Return the lines below exactly as they appear, please, starting with the first and ending with the one that contains "export CAP_MARGIN = 20".

▸ **Recorded data**:
'''

### config.mk
export PLATFORM = sky130hd
export DESIGN_NAME = aes_ctr_cell
export DESIGN_NICKNAME = d
export VERILOG_FILES = /design/src/hdl/aes_ctr_pkg.sv /design/src/hdl/aes_ctr_cell.sv
export SDC_FILE = /design/constraint.sdc
export NUM_CORES = 2
export LEC_CHECK = 0
export ABC_CLOCK_PERIOD_IN_PS = 4300
export BUFFER_PORTS_ARGS = -buffer_cell sky130_fd_sc_hd__buf_4
export CAP_MARGIN = 20
export CORE_ASPECT_RATIO = 2
export CORE_MARGIN = 2
export CORE_UTILIZATION = 55
export CTS_CLUSTER_SIZE = 24
export DETAILED_ROUTE_END_ITERATION = 10
export MAX_ROUTING_LAYER = met4
export PLACE_DENSITY = 0.79
export SYNTH_ARGS = -nofsm -noshare
export SYNTH_HDL_FRONTEND = slang
export SYNTH_SLANG_ARGS = --single-unit
### constraint.sdc
create_clock -name clk -period 4.3 [get_ports clk]
set_input_delay 0.43 -clock clk [delete_from_list [all_inputs] [get_ports clk]]
set_output_delay 0.43 -clock clk [all_outputs]
set_load 0.02 [all_outputs]
### src/hdl/aes_ctr_pkg.sv
// Shared types, constants and functions for the AES-128 counter-mode cipher.
// Holds the S-box, round constants and the round helpers; no dependencies.
package aes_ctr_pkg;

  localparam int unsigned NumRounds = 10;

  localparam logic [1:0] CfgKeyHigh   = 2'd0;
  localparam logic [1:0] CfgKeyLow    = 2'd1;
  localparam logic [1:0] CfgNonceHigh = 2'd2;
  localparam logic [1:0] CfgNonceLow  = 2'd3;

  typedef logic [127:0] blk_t;

  // Sideband that travels with each request down the chain of round cells.
  typedef struct packed {
    logic         vld;
    logic [127:0] data;
    logic [4:0]   nbytes;
  } side_t;

  localparam logic [7:0] SBOX [256] = '{
    8'h63,8'h7c,8'h77,8'h7b,8'hf2,8'h6b,8'h6f,8'hc5,8'h30,8'h01,8'h67,8'h2b,8'hfe,8'hd7,8'hab,8'h76,
    8'hca,8'h82,8'hc9,8'h7d,8'hfa,8'h59,8'h47,8'hf0,8'had,8'hd4,8'ha2,8'haf,8'h9c,8'ha4,8'h72,8'hc0,
    8'hb7,8'hfd,8'h93,8'h26,8'h36,8'h3f,8'hf7,8'hcc,8'h34,8'ha5,8'he5,8'hf1,8'h71,8'hd8,8'h31,8'h15,
    8'h04,8'hc7,8'h23,8'hc3,8'h18,8'h96,8'h05,8'h9a,8'h07,8'h12,8'h80,8'he2,8'heb,8'h27,8'hb2,8'h75,
    8'h09,8'h83,8'h2c,8'h1a,8'h1b,8'h6e,8'h5a,8'ha0,8'h52,8'h3b,8'hd6,8'hb3,8'h29,8'he3,8'h2f,8'h84,
    8'h53,8'hd1,8'h00,8'hed,8'h20,8'hfc,8'hb1,8'h5b,8'h6a,8'hcb,8'hbe,8'h39,8'h4a,8'h4c,8'h58,8'hcf,
    8'hd0,8'hef,8'haa,8'hfb,8'h43,8'h4d,8'h33,8'h85,8'h45,8'hf9,8'h02,8'h7f,8'h50,8'h3c,8'h9f,8'ha8,
    8'h51,8'ha3,8'h40,8'h8f,8'h92,8'h9d,8'h38,8'hf5,8'hbc,8'hb6,8'hda,8'h21,8'h10,8'hff,8'hf3,8'hd2,
    8'hcd,8'h0c,8'h13,8'hec,8'h5f,8'h97,8'h44,8'h17,8'hc4,8'ha7,8'h7e,8'h3d,8'h64,8'h5d,8'h19,8'h73,
    8'h60,8'h81,8'h4f,8'hdc,8'h22,8'h2a,8'h90,8'h88,8'h46,8'hee,8'hb8,8'h14,8'hde,8'h5e,8'h0b,8'hdb,
    8'he0,8'h32,8'h3a,8'h0a,8'h49,8'h06,8'h24,8'h5c,8'hc2,8'hd3,8'hac,8'h62,8'h91,8'h95,8'he4,8'h79,
    8'he7,8'hc8,8'h37,8'h6d,8'h8d,8'hd5,8'h4e,8'ha9,8'h6c,8'h56,8'hf4,8'hea,8'h65,8'h7a,8'hae,8'h08,
    8'hba,8'h78,8'h25,8'h2e,8'h1c,8'ha6,8'hb4,8'hc6,8'he8,8'hdd,8'h74,8'h1f,8'h4b,8'hbd,8'h8b,8'h8a,
    8'h70,8'h3e,8'hb5,8'h66,8'h48,8'h03,8'hf6,8'h0e,8'h61,8'h35,8'h57,8'hb9,8'h86,8'hc1,8'h1d,8'h9e,
    8'he1,8'hf8,8'h98,8'h11,8'h69,8'hd9,8'h8e,8'h94,8'h9b,8'h1e,8'h87,8'he9,8'hce,8'h55,8'h28,8'hdf,
    8'h8c,8'ha1,8'h89,8'h0d,8'hbf,8'he6,8'h42,8'h68,8'h41,8'h99,8'h2d,8'h0f,8'hb0,8'h54,8'hbb,8'h16
  };

  localparam logic [7:0] RCON [NumRounds] = '{
    8'h01,8'h02,8'h04,8'h08,8'h10,8'h20,8'h40,8'h80,8'h1b,8'h36
  };

  // Byte i of a block, byte 0 in the top bits.
  function automatic logic [7:0] get_byte(input blk_t b, input int unsigned i);
    get_byte = b[127 - 8*i -: 8];
  endfunction

  function automatic logic [7:0] xtime(input logic [7:0] b);
    xtime = {b[6:0], 1'b0} ^ (b[7] ? 8'h1b : 8'h00);
  endfunction

  // SubBytes, ShiftRows and (unless last) MixColumns of one round.
  function automatic blk_t round_fn(input blk_t s, input logic last);
    logic [7:0] t [16];
    logic [7:0] a0, a1, a2, a3, al;
    blk_t o;
    for (int c = 0; c < 4; c++) begin
      for (int r = 0; r < 4; r++) begin
        t[r + 4*c] = SBOX[get_byte(s, r + 4*((c + r) % 4))];
      end
    end
    if (!last) begin
      for (int c = 0; c < 4; c++) begin
        a0 = t[4*c]; a1 = t[4*c+1]; a2 = t[4*c+2]; a3 = t[4*c+3];
        al = a0 ^ a1 ^ a2 ^ a3;
        t[4*c]   = a0 ^ al ^ xtime(a0 ^ a1);
        t[4*c+1] = a1 ^ al ^ xtime(a1 ^ a2);
        t[4*c+2] = a2 ^ al ^ xtime(a2 ^ a3);
        t[4*c+3] = a3 ^ al ^ xtime(a3 ^ a0);
      end
    end
    for (int i = 0; i < 16; i++) begin
      o[127 - 8*i -: 8] = t[i];
    end
    round_fn = o;
  endfunction

  // Next round key from the previous one.
  function automatic blk_t key_step(input blk_t k, input logic [7:0] rc);
    logic [31:0] w0, w1, w2, w3, t;
    w0 = k[127:96]; w1 = k[95:64]; w2 = k[63:32]; w3 = k[31:0];
    t = {SBOX[w3[23:16]] ^ rc, SBOX[w3[15:8]], SBOX[w3[7:0]], SBOX[w3[31:24]]};
    w0 = w0 ^ t;
    w1 = w1 ^ w0;
    w2 = w2 ^ w1;
    w3 = w3 ^ w2;
    key_step = {w0, w1, w2, w3};
  endfunction

endpackage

'''

▸ **Output of the task**:
### config.mk
export PLATFORM = sky130hd
export DESIGN_NAME = aes_ctr_cell
export DESIGN_NICKNAME = d
export VERILOG_FILES = /design/src/hdl/aes_ctr_pkg.sv /design/src/hdl/aes_ctr_cell.sv
export SDC_FILE = /design/constraint.sdc
export NUM_CORES = 2
export LEC_CHECK = 0
export ABC_CLOCK_PERIOD_IN_PS = 4300
export BUFFER_PORTS_ARGS = -buffer_cell sky130_fd_sc_hd__buf_4
export CAP_MARGIN = 20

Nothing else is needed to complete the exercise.